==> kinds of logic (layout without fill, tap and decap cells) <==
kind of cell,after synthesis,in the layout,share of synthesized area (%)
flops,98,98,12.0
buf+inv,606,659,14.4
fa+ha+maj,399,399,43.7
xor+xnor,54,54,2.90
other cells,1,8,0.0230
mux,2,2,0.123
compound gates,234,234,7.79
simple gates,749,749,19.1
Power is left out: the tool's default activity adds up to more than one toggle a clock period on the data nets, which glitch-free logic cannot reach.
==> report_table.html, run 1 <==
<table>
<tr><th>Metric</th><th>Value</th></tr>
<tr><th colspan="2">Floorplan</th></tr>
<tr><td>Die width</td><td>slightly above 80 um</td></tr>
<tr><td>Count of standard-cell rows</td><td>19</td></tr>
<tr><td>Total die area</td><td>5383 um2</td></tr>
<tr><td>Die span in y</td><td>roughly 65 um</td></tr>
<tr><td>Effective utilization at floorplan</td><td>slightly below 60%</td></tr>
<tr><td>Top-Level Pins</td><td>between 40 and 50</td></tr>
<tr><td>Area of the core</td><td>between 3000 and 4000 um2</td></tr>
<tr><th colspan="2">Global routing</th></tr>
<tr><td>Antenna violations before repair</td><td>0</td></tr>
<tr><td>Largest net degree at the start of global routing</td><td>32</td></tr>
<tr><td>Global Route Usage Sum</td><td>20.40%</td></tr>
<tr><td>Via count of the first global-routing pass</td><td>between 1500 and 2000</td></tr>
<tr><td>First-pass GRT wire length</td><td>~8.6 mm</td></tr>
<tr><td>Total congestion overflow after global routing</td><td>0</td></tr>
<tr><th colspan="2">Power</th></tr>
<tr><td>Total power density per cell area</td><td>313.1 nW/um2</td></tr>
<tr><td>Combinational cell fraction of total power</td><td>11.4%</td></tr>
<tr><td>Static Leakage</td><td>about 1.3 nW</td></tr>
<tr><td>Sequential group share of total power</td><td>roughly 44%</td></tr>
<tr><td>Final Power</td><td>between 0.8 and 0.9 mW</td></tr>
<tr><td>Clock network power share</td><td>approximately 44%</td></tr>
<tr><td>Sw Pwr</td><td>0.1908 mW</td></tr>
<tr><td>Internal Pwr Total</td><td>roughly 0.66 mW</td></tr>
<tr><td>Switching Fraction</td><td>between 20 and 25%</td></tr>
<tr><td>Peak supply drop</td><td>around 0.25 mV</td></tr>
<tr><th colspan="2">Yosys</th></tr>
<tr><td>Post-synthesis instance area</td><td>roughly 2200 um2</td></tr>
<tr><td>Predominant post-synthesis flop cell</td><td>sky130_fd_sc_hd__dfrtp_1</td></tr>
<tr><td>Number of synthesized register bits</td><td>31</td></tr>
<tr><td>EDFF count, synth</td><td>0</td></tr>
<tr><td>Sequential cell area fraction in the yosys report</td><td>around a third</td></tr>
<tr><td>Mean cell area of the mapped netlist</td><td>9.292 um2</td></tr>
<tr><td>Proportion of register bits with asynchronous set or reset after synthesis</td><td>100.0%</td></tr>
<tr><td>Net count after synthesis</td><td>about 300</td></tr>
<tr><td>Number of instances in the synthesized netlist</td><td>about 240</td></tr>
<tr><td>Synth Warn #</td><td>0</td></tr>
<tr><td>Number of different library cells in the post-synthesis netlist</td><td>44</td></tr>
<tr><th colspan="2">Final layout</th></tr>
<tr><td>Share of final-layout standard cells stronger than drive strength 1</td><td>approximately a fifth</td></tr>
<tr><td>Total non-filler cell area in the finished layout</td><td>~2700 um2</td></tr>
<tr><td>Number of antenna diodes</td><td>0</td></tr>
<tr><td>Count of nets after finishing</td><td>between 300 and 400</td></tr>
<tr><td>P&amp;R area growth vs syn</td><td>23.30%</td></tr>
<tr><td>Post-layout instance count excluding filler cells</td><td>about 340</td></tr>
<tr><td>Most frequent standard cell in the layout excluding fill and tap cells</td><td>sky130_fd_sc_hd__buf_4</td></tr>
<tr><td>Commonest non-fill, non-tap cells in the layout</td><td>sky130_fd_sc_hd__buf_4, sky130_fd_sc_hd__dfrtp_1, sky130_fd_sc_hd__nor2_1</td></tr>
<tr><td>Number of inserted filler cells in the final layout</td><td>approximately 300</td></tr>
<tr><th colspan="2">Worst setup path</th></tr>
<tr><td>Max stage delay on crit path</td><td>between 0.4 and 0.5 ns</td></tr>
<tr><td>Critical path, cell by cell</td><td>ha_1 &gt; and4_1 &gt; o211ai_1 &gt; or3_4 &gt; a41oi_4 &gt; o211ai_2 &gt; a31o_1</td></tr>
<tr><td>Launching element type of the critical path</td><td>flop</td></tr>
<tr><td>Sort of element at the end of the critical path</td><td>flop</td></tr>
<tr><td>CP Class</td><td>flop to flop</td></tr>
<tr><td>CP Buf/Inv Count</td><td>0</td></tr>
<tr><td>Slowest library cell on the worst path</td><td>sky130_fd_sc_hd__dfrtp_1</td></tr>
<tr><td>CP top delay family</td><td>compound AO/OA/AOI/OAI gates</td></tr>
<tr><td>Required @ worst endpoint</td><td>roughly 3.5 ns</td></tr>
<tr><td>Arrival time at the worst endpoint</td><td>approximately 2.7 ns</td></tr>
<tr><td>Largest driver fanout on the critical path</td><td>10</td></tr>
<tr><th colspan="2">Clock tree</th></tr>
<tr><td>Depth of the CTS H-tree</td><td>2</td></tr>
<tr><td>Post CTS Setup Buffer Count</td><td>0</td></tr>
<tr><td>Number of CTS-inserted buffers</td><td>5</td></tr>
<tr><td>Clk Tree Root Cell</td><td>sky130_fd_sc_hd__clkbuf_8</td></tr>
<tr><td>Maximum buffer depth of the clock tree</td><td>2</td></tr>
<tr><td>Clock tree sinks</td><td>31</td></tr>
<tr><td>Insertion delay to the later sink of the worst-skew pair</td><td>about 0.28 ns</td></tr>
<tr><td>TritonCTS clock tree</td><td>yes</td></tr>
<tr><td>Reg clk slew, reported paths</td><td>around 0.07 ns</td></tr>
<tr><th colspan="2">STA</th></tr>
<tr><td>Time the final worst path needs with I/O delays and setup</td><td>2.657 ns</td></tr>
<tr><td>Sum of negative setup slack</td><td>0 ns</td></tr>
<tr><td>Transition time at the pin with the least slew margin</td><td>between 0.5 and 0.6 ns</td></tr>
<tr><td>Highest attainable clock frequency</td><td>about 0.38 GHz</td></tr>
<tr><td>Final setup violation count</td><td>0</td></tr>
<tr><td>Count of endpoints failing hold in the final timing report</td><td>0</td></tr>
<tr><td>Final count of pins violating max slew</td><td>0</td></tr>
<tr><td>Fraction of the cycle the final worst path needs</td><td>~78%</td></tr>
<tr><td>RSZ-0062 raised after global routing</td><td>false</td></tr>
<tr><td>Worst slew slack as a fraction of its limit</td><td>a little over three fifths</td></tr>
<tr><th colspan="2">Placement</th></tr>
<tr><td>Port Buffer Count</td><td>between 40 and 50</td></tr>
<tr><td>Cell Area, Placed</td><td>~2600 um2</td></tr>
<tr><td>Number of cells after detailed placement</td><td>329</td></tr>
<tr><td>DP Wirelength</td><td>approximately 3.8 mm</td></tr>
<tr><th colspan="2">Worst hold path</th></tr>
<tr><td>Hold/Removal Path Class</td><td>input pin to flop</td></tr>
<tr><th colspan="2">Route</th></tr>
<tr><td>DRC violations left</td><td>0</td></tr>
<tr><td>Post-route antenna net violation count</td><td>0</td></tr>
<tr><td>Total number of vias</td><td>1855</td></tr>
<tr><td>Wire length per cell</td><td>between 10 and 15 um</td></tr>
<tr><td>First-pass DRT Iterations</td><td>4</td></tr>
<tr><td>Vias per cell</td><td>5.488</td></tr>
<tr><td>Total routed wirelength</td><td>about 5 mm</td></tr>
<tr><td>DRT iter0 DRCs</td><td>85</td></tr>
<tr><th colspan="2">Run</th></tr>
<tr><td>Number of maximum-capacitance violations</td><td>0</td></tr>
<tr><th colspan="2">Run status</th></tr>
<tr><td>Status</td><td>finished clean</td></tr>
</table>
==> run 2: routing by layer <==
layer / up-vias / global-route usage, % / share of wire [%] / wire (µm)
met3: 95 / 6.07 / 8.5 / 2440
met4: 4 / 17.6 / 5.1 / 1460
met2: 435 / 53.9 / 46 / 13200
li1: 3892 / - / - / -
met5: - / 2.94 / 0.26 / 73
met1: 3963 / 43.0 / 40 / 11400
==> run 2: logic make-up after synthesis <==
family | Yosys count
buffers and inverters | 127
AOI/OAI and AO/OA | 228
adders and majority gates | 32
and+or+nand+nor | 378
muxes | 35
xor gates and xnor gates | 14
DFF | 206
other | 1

EXERCISE: Beginning at the line above that contains "<tr><td>Largest net degree", return each line exactly through the line that contains "<tr><td>Mean cell area", and no others.

YOUR RESPONSE:
<tr><td>Largest net degree at the start of global routing</td><td>32</td></tr>
<tr><td>Global Route Usage Sum</td><td>20.40%</td></tr>
<tr><td>Via count of the first global-routing pass</td><td>between 1500 and 2000</td></tr>
<tr><td>First-pass GRT wire length</td><td>~8.6 mm</td></tr>
<tr><td>Total congestion overflow after global routing</td><td>0</td></tr>
<tr><th colspan="2">Power</th></tr>
<tr><td>Total power density per cell area</td><td>313.1 nW/um2</td></tr>
<tr><td>Combinational cell fraction of total power</td><td>11.4%</td></tr>
<tr><td>Static Leakage</td><td>about 1.3 nW</td></tr>
<tr><td>Sequential group share of total power</td><td>roughly 44%</td></tr>
<tr><td>Final Power</td><td>between 0.8 and 0.9 mW</td></tr>
<tr><td>Clock network power share</td><td>approximately 44%</td></tr>
<tr><td>Sw Pwr</td><td>0.1908 mW</td></tr>
<tr><td>Internal Pwr Total</td><td>roughly 0.66 mW</td></tr>
<tr><td>Switching Fraction</td><td>between 20 and 25%</td></tr>
<tr><td>Peak supply drop</td><td>around 0.25 mV</td></tr>
<tr><th colspan="2">Yosys</th></tr>
<tr><td>Post-synthesis instance area</td><td>roughly 2200 um2</td></tr>
<tr><td>Predominant post-synthesis flop cell</td><td>sky130_fd_sc_hd__dfrtp_1</td></tr>
<tr><td>Number of synthesized register bits</td><td>31</td></tr>
<tr><td>EDFF count, synth</td><td>0</td></tr>
<tr><td>Sequential cell area fraction in the yosys report</td><td>around a third</td></tr>
<tr><td>Mean cell area of the mapped netlist</td><td>9.292 um2</td></tr>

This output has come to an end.